-------- TASK MATERIAL --------

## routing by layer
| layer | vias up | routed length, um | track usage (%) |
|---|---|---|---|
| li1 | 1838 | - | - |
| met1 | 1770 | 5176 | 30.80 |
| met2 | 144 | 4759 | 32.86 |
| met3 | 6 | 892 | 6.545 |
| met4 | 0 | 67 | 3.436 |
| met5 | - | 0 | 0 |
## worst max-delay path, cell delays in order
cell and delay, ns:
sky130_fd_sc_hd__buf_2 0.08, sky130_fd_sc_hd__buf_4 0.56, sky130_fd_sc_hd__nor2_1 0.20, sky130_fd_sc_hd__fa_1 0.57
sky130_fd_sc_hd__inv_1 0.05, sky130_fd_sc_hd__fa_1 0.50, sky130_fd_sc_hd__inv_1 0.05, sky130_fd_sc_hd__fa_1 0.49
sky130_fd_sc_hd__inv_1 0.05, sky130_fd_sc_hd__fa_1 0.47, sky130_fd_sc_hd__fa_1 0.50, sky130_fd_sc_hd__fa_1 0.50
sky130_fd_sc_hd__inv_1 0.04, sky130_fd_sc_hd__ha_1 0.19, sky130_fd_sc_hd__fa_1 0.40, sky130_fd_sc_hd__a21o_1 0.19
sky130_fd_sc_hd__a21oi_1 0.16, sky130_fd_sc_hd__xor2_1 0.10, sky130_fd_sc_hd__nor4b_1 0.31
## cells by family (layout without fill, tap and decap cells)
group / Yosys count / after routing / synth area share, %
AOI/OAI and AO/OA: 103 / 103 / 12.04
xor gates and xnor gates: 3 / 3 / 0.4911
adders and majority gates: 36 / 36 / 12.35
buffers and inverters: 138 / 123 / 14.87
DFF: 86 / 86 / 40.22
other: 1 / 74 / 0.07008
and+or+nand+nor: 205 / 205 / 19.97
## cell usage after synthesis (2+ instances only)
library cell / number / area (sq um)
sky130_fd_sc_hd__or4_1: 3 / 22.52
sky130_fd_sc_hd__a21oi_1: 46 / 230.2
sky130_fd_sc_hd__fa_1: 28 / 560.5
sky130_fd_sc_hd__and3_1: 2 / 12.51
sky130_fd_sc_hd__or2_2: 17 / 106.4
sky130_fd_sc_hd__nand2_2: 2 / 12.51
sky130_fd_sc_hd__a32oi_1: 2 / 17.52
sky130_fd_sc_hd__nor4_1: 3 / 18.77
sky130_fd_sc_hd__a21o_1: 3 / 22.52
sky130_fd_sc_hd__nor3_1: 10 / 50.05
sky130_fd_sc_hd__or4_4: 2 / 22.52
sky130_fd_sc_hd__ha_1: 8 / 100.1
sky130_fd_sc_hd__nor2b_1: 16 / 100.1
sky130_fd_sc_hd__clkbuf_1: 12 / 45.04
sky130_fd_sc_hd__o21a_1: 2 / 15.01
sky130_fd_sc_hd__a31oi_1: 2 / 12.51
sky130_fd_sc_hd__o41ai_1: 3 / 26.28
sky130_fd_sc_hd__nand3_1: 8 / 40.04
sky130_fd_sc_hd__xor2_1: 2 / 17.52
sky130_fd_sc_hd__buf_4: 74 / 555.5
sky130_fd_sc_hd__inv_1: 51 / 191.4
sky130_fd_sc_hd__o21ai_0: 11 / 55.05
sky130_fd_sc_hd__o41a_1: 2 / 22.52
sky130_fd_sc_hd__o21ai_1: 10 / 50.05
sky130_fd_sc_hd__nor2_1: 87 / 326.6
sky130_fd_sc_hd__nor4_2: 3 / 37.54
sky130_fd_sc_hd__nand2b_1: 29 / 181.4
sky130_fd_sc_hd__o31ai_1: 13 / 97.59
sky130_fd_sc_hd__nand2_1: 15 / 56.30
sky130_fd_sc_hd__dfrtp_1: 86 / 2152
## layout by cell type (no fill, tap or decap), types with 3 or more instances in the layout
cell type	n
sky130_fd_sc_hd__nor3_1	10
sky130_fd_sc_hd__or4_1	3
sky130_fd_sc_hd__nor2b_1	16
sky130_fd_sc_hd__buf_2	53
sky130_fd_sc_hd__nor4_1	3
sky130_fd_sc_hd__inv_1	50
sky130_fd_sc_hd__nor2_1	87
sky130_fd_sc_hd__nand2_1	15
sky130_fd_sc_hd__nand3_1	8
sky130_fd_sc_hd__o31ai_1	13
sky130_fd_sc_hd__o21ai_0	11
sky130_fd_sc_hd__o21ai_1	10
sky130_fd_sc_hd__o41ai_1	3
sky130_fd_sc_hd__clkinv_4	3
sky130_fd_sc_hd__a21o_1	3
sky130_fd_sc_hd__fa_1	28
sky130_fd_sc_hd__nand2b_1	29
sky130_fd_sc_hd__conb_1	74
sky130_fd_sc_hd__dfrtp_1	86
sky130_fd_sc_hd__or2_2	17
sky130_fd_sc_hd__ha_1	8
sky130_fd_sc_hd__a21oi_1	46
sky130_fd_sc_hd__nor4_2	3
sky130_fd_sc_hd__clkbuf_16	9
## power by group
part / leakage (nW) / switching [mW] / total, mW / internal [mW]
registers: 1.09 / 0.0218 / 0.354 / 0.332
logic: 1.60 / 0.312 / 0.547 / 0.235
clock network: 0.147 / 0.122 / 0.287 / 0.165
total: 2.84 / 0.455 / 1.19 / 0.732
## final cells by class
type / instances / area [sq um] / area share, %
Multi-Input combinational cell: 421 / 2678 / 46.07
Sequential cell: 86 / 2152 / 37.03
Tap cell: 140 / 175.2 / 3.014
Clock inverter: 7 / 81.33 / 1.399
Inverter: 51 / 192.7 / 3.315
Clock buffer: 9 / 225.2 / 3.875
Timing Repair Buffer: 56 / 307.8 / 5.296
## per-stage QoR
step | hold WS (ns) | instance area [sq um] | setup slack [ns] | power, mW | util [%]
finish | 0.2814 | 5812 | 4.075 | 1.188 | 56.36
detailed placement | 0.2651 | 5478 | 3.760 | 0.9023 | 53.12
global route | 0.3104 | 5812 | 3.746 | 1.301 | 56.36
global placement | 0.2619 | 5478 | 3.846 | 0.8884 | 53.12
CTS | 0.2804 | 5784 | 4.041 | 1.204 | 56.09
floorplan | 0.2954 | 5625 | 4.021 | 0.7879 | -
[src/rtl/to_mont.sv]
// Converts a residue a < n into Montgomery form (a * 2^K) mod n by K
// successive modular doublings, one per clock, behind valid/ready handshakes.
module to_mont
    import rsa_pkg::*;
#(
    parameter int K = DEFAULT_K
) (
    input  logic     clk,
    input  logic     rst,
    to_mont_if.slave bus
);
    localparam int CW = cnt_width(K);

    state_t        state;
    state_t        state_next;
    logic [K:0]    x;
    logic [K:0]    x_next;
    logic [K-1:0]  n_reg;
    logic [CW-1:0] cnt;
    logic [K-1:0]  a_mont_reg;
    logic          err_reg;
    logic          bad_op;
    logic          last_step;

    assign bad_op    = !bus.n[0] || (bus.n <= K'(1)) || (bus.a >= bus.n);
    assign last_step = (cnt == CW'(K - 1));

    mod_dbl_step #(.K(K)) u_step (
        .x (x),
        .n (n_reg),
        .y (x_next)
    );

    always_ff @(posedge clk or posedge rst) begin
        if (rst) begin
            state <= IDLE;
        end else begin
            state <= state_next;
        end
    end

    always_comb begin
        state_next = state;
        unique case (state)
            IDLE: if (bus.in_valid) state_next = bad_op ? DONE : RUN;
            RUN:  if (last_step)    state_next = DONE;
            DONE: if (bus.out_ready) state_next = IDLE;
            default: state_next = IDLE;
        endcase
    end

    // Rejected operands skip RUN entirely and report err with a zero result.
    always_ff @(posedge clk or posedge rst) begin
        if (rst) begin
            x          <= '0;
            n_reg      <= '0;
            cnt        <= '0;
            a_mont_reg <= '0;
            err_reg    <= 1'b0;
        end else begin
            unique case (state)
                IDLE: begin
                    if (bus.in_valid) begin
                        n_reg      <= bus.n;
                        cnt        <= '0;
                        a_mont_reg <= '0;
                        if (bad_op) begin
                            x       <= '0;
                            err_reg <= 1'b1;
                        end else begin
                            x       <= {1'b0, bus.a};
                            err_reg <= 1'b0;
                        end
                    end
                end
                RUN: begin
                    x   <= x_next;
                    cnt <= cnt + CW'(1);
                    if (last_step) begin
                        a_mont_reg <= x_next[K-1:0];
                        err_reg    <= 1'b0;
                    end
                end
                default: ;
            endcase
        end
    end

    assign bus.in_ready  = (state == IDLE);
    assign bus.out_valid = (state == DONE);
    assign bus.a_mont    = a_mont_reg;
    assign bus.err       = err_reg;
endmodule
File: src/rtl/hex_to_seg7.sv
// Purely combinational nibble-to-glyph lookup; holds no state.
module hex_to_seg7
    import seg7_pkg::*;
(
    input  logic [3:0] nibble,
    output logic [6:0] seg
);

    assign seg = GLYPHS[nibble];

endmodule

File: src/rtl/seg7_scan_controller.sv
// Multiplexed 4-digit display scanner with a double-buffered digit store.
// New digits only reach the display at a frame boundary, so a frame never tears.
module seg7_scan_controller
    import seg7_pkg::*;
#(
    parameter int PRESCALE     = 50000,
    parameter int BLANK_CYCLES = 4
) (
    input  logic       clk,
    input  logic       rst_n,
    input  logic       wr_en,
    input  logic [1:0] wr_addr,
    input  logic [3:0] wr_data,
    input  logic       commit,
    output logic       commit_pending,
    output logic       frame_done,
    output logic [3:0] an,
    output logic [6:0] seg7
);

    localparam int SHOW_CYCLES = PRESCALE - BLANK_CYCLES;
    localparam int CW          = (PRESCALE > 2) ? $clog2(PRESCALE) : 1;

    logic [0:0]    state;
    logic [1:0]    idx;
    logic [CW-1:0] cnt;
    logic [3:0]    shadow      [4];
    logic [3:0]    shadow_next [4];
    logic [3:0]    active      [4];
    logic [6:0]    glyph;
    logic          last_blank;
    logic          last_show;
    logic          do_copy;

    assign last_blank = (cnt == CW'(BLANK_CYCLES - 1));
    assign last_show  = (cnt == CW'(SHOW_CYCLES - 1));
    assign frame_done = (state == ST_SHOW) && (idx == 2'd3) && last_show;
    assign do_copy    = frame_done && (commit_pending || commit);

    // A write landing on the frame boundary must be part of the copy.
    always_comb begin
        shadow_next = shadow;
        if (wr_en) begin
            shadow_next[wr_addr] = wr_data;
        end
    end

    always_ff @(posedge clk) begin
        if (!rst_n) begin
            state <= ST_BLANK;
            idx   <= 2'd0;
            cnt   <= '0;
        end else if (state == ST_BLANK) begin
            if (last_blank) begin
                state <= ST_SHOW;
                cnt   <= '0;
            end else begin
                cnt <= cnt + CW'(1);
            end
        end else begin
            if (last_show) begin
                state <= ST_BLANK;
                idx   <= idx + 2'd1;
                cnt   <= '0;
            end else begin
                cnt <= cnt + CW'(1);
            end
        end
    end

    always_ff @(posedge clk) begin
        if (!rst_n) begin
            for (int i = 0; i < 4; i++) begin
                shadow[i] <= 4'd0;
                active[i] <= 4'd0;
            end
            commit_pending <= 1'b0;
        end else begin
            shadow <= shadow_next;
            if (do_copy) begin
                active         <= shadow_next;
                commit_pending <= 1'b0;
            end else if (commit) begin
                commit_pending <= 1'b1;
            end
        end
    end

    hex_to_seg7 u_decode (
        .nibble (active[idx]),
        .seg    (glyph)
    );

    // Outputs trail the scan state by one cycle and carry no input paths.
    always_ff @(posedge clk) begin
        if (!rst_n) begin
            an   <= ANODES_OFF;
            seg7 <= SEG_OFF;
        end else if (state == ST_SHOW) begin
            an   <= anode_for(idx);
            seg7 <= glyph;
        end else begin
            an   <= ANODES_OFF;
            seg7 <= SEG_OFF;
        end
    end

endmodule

--------

### TASK BRIEF
In the entries above, one line contains "li1 | 1838 | - | - |" and another contains "sky130_fd_sc_hd__inv_1 0.04, sky130_fd_sc_hd__ha_1". Reproduce exactly those two lines and the lines between them, nothing else.

### ANSWER TO THIS EXERCISE
| li1 | 1838 | - | - |
| met1 | 1770 | 5176 | 30.80 |
| met2 | 144 | 4759 | 32.86 |
| met3 | 6 | 892 | 6.545 |
| met4 | 0 | 67 | 3.436 |
| met5 | - | 0 | 0 |
## worst max-delay path, cell delays in order
cell and delay, ns:
sky130_fd_sc_hd__buf_2 0.08, sky130_fd_sc_hd__buf_4 0.56, sky130_fd_sc_hd__nor2_1 0.20, sky130_fd_sc_hd__fa_1 0.57
sky130_fd_sc_hd__inv_1 0.05, sky130_fd_sc_hd__fa_1 0.50, sky130_fd_sc_hd__inv_1 0.05, sky130_fd_sc_hd__fa_1 0.49
sky130_fd_sc_hd__inv_1 0.05, sky130_fd_sc_hd__fa_1 0.47, sky130_fd_sc_hd__fa_1 0.50, sky130_fd_sc_hd__fa_1 0.50
sky130_fd_sc_hd__inv_1 0.04, sky130_fd_sc_hd__ha_1 0.19, sky130_fd_sc_hd__fa_1 0.40, sky130_fd_sc_hd__a21o_1 0.19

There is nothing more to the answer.